DATA PROVIDED –
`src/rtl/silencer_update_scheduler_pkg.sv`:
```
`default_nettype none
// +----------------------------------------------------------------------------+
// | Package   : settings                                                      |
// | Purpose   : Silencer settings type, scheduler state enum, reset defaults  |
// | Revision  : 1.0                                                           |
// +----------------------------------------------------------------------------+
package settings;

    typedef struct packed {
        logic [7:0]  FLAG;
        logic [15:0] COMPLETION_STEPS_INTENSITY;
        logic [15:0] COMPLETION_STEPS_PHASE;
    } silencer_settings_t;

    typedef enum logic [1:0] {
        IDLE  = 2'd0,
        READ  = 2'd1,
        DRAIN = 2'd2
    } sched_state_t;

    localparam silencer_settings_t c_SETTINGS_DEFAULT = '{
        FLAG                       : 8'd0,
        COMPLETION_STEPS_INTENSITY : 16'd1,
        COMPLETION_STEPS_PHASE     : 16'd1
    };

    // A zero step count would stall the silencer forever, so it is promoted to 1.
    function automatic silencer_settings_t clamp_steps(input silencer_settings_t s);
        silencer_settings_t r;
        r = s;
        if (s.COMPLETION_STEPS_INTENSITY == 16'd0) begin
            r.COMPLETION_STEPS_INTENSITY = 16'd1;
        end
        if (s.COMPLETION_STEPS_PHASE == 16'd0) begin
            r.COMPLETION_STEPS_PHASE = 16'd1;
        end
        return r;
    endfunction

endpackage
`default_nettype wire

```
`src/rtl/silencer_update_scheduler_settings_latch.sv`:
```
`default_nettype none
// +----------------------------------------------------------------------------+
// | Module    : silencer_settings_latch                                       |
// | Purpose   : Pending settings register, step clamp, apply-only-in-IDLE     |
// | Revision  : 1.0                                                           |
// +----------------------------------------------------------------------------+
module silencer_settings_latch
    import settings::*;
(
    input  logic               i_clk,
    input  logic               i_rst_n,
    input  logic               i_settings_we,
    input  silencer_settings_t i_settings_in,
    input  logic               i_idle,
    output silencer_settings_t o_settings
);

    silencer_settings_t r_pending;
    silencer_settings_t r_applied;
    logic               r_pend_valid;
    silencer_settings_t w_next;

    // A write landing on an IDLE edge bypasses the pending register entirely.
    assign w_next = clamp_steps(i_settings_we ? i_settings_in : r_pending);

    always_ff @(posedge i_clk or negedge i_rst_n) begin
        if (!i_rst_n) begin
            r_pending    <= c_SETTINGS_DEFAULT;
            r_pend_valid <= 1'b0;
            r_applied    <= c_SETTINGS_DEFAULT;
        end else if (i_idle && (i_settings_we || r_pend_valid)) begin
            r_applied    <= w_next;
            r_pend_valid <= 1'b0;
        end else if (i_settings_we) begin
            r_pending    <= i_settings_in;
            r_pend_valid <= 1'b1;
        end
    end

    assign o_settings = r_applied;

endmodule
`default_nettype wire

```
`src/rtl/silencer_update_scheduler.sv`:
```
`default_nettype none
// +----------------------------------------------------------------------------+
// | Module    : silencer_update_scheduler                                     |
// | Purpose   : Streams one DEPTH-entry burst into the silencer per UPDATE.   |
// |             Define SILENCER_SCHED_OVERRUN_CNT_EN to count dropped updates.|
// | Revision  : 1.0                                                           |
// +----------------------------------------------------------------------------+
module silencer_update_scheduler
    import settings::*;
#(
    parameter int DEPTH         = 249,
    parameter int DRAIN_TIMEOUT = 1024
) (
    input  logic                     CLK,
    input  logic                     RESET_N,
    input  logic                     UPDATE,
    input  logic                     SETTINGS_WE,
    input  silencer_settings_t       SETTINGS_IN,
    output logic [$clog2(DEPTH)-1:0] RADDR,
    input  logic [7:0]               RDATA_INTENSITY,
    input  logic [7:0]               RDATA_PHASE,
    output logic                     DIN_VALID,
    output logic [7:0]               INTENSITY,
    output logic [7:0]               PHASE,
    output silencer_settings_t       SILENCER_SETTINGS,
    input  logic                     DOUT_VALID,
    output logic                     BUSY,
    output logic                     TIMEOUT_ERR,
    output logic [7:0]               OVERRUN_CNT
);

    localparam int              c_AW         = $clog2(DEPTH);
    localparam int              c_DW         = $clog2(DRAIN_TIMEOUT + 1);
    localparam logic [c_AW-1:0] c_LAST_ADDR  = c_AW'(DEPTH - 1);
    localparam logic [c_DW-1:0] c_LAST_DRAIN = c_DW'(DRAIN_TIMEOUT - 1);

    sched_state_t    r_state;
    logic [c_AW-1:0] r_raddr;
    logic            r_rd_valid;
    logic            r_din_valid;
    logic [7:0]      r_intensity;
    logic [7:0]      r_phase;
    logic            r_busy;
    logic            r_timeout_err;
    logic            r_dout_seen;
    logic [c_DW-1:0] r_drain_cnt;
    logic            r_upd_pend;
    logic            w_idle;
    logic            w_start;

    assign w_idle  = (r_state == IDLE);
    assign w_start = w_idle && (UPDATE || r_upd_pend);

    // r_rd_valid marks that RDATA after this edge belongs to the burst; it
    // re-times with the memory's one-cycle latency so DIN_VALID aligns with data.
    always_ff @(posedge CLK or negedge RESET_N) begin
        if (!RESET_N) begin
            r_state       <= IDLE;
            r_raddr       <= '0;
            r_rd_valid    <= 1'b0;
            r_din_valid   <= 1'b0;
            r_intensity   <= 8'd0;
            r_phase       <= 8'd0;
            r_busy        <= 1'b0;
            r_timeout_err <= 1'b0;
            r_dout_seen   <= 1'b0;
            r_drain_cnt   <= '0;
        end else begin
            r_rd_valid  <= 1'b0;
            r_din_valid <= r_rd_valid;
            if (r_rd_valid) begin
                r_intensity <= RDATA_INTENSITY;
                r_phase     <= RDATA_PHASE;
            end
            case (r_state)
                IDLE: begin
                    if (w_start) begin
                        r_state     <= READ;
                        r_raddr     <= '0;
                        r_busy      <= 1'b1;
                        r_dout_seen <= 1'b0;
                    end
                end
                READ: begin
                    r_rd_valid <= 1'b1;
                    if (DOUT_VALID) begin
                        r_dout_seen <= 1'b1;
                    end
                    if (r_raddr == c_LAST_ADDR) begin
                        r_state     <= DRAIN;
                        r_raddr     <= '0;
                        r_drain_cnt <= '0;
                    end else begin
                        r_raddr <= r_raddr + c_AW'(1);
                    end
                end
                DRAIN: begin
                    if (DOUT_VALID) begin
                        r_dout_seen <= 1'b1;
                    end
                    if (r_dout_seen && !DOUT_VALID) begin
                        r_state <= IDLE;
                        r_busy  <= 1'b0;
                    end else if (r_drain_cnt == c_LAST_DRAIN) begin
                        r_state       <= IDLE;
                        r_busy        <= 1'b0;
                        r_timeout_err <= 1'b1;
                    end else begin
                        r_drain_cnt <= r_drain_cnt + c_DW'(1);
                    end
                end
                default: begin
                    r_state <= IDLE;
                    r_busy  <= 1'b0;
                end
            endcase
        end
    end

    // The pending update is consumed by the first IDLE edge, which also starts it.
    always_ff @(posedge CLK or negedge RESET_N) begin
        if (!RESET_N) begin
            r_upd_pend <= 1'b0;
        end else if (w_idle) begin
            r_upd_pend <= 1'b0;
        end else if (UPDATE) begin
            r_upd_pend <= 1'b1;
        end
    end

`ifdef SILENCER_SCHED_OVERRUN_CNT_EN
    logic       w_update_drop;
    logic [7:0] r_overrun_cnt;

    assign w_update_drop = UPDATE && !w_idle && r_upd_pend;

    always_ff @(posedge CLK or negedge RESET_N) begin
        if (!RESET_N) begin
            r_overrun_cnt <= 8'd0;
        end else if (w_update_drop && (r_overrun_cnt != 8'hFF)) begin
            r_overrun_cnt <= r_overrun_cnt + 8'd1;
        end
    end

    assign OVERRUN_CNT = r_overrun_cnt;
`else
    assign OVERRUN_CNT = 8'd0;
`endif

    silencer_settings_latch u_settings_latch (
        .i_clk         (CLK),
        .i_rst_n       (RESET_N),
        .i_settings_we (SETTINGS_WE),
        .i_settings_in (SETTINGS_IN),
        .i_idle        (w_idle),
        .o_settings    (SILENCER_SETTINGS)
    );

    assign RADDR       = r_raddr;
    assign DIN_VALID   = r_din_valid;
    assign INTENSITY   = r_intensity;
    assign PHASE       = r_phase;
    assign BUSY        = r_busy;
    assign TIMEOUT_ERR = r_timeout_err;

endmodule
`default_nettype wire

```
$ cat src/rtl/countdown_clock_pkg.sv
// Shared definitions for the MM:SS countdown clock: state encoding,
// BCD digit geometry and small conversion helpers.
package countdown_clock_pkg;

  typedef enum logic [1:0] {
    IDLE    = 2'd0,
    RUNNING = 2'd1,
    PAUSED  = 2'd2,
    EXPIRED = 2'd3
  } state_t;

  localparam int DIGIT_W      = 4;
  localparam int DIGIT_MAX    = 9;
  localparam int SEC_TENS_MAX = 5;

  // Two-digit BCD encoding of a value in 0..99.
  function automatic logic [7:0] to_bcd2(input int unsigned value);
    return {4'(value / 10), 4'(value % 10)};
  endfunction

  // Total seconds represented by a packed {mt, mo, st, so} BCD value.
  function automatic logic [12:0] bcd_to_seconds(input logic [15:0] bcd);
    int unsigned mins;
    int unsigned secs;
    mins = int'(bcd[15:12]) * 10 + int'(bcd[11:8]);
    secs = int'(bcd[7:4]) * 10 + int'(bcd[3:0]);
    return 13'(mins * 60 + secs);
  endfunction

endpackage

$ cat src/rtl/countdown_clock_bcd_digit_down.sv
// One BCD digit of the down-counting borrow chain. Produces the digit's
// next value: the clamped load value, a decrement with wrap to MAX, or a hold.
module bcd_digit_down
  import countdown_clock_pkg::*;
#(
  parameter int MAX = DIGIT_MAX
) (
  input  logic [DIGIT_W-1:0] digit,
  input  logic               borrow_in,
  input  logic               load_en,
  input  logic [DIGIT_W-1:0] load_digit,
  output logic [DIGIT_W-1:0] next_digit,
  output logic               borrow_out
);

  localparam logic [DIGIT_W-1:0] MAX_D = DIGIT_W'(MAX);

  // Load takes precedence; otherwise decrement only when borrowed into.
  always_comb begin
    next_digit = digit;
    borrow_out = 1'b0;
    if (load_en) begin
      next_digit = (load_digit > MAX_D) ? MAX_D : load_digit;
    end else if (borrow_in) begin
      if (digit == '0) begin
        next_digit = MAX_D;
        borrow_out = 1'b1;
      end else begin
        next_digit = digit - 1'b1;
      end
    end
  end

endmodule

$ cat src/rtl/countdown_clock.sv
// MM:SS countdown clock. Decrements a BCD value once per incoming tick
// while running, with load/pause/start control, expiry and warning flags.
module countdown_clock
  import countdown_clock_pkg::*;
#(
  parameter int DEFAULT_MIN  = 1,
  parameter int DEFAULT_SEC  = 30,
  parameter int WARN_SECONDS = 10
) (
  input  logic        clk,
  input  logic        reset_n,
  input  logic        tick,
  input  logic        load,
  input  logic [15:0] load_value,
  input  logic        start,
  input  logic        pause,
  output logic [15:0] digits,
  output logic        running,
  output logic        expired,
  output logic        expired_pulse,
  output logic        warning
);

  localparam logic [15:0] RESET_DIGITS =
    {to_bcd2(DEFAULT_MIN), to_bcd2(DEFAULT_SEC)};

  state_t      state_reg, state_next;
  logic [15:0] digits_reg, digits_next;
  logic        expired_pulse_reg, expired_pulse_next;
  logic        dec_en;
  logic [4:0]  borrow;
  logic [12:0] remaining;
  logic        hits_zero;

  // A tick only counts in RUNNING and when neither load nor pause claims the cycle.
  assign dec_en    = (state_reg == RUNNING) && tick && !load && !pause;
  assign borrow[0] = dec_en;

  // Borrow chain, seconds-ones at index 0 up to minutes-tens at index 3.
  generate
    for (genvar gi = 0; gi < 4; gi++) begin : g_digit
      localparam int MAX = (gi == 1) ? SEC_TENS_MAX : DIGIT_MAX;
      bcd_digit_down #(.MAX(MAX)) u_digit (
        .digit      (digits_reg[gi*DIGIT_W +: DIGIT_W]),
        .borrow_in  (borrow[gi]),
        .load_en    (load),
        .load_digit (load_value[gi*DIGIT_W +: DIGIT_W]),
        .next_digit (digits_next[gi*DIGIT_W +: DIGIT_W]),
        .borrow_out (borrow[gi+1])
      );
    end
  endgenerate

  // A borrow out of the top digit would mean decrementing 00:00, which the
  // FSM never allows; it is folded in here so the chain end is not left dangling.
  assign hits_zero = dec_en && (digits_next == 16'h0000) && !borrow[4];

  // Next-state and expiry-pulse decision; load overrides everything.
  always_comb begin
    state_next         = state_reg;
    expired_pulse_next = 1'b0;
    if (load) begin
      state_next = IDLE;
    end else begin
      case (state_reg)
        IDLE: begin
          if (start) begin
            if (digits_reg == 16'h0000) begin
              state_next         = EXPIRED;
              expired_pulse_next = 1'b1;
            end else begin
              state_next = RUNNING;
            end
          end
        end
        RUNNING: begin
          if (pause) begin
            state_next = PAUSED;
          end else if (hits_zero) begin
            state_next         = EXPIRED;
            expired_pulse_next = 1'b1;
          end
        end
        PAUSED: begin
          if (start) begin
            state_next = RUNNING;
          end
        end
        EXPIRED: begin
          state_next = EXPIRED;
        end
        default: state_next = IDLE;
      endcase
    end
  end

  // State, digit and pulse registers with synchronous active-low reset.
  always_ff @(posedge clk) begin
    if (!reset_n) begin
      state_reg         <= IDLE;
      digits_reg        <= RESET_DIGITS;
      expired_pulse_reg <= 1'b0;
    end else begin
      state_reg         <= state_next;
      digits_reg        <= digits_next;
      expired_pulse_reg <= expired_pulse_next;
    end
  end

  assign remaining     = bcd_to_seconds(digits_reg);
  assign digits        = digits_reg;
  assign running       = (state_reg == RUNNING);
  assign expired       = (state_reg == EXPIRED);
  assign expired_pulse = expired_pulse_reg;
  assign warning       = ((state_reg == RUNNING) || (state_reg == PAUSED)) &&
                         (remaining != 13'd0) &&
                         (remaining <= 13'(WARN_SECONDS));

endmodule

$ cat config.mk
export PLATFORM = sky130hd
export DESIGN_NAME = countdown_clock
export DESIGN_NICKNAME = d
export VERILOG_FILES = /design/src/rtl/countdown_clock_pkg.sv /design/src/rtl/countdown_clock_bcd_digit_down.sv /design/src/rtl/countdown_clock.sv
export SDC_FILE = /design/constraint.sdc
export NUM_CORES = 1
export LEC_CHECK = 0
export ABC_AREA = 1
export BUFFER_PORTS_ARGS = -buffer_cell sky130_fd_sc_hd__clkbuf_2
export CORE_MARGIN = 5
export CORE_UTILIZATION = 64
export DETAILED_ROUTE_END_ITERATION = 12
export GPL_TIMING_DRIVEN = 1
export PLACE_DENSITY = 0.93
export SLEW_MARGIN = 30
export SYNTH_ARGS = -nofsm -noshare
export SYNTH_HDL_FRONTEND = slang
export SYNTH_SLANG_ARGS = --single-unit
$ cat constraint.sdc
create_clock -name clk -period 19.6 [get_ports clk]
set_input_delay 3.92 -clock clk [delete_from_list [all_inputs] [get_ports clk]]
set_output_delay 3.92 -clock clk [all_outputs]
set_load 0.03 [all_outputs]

WHAT NEEDS TO BE DONE – Find the word "DEPTH" in the listing above. Copy each line where it appears.

RESULT OF THIS TASK –
// | Purpose   : Streams one DEPTH-entry burst into the silencer per UPDATE.   |
    parameter int DEPTH         = 249,
    output logic [$clog2(DEPTH)-1:0] RADDR,
    localparam int              c_AW         = $clog2(DEPTH);
    localparam logic [c_AW-1:0] c_LAST_ADDR  = c_AW'(DEPTH - 1);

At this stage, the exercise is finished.